____ RECORDS PROVIDED

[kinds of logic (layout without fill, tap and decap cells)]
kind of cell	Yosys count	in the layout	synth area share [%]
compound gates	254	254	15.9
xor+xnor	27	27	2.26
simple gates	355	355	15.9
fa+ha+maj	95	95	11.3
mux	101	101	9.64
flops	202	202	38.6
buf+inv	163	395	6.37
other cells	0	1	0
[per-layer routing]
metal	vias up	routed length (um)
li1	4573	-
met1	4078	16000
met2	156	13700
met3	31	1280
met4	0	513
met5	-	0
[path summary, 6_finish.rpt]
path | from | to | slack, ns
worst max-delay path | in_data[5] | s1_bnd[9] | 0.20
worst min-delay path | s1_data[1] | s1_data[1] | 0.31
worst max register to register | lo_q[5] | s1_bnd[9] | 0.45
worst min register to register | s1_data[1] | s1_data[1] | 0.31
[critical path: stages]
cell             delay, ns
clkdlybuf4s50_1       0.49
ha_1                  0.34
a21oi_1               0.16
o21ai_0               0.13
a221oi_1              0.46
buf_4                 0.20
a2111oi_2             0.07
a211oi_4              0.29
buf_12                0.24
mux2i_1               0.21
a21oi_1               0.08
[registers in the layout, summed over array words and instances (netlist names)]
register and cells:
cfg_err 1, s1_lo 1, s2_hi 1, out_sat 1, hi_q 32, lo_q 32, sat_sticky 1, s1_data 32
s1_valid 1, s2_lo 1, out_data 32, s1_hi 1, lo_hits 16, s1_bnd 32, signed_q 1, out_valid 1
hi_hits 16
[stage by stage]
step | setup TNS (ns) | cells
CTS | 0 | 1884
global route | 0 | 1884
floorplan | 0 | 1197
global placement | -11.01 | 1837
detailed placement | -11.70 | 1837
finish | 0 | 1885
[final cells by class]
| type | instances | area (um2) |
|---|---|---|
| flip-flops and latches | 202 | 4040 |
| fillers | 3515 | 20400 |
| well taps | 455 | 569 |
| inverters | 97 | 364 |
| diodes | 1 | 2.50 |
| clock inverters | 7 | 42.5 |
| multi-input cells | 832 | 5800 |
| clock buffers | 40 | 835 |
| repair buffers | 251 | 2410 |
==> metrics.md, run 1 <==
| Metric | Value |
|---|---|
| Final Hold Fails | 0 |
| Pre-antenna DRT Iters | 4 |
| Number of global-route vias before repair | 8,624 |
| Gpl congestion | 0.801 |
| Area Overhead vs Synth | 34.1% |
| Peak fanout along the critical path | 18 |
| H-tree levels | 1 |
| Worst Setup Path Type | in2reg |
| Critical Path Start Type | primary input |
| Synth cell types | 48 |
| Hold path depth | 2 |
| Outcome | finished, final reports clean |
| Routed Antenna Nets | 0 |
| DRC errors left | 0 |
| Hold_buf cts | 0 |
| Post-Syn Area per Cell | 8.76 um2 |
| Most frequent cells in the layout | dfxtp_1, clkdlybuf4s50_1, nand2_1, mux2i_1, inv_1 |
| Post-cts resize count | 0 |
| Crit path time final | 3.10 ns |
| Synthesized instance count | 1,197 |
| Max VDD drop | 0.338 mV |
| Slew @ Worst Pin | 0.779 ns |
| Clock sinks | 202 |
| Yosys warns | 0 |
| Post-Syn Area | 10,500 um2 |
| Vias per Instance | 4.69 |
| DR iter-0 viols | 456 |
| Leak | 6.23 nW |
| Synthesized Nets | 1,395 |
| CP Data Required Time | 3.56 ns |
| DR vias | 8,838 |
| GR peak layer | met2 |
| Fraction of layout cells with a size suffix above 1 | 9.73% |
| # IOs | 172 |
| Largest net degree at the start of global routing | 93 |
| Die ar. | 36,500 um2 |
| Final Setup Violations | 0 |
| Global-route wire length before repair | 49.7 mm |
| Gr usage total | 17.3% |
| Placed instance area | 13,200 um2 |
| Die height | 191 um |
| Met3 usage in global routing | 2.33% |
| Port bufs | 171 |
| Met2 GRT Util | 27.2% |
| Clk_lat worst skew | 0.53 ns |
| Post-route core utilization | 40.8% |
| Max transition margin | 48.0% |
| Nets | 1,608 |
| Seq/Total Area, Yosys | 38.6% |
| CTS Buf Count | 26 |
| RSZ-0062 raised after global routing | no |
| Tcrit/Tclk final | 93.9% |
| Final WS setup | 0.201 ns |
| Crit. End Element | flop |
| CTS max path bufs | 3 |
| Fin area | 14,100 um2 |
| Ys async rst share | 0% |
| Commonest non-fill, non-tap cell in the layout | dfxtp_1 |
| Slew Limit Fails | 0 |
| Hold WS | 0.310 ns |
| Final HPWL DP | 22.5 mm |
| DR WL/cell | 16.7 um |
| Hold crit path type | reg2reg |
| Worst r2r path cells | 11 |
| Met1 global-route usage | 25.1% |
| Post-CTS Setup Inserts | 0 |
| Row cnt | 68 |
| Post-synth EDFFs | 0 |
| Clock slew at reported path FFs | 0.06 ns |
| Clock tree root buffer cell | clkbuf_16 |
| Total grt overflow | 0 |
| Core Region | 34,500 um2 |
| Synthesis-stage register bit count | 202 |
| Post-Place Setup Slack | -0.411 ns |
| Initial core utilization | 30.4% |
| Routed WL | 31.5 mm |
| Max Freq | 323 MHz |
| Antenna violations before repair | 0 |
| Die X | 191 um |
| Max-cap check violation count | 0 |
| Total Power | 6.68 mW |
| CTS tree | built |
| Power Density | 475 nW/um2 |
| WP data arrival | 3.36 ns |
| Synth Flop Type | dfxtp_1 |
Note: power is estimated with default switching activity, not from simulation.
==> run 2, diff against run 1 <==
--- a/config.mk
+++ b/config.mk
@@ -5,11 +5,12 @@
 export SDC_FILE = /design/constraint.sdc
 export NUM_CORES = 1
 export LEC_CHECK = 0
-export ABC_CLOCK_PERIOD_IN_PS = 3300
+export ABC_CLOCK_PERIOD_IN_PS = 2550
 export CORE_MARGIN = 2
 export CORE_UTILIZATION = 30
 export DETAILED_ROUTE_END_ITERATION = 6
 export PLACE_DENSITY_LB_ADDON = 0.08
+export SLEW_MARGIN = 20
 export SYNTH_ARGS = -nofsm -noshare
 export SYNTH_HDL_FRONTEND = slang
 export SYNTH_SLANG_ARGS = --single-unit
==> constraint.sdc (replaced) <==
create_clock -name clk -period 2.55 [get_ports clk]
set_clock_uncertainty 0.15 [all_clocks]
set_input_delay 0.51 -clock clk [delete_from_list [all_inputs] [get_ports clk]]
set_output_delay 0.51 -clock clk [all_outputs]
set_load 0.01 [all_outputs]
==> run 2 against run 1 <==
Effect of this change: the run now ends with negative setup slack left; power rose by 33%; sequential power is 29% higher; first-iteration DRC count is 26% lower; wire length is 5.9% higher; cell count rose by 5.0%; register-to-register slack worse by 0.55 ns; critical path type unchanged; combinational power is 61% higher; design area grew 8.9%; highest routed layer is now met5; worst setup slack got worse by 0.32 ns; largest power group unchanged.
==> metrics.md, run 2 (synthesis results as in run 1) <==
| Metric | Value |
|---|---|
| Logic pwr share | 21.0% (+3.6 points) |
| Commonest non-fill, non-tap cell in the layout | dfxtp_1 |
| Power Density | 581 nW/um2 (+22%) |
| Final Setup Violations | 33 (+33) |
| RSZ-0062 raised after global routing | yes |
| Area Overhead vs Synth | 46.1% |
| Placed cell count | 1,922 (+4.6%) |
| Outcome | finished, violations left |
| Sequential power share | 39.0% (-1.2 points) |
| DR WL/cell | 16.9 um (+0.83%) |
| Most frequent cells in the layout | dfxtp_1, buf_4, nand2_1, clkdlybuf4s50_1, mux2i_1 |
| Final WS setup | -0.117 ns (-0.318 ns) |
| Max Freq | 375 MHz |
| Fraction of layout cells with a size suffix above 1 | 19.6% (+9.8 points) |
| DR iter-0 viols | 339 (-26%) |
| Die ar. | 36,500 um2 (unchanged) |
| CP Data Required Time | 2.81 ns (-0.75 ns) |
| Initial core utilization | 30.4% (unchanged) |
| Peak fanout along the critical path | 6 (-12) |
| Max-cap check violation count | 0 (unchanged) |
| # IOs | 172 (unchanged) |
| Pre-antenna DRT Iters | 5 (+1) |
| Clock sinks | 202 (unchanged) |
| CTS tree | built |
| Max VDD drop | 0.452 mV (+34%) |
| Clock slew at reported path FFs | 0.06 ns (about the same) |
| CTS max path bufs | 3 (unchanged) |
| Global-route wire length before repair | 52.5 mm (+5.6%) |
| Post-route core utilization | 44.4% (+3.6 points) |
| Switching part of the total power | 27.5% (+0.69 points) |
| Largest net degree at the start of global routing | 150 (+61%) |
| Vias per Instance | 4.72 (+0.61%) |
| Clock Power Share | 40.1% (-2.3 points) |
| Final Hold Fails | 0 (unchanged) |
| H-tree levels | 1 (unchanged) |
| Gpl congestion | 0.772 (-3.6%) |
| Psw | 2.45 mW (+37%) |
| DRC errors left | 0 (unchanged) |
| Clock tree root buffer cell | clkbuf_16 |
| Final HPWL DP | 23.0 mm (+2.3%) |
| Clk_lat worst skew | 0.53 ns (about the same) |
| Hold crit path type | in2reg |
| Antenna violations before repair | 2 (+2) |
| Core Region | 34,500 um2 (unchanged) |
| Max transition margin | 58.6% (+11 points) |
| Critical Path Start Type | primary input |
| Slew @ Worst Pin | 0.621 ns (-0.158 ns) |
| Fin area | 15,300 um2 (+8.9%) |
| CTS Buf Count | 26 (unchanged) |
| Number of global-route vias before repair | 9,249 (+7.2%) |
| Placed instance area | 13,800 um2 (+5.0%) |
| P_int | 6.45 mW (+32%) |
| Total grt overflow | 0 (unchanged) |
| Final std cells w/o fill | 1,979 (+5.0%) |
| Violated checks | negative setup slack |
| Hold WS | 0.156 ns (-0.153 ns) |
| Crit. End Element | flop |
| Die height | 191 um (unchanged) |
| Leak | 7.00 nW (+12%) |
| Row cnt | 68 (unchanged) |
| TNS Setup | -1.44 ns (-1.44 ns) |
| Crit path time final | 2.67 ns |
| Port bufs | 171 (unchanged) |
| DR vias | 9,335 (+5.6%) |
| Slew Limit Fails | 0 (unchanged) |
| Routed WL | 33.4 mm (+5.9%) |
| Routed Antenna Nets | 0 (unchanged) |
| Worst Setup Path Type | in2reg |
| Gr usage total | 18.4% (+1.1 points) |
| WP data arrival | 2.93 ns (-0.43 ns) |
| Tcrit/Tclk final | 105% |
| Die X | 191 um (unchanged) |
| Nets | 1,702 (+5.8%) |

________

For the lines above, output exactly those from the line containing "Violations | 0 |" through the line containing "setup | 0.201 ns |", and skip the others.

| Final Setup Violations | 0 |
| Global-route wire length before repair | 49.7 mm |
| Gr usage total | 17.3% |
| Placed instance area | 13,200 um2 |
| Die height | 191 um |
| Met3 usage in global routing | 2.33% |
| Port bufs | 171 |
| Met2 GRT Util | 27.2% |
| Clk_lat worst skew | 0.53 ns |
| Post-route core utilization | 40.8% |
| Max transition margin | 48.0% |
| Nets | 1,608 |
| Seq/Total Area, Yosys | 38.6% |
| CTS Buf Count | 26 |
| RSZ-0062 raised after global routing | no |
| Tcrit/Tclk final | 93.9% |
| Final WS setup | 0.201 ns |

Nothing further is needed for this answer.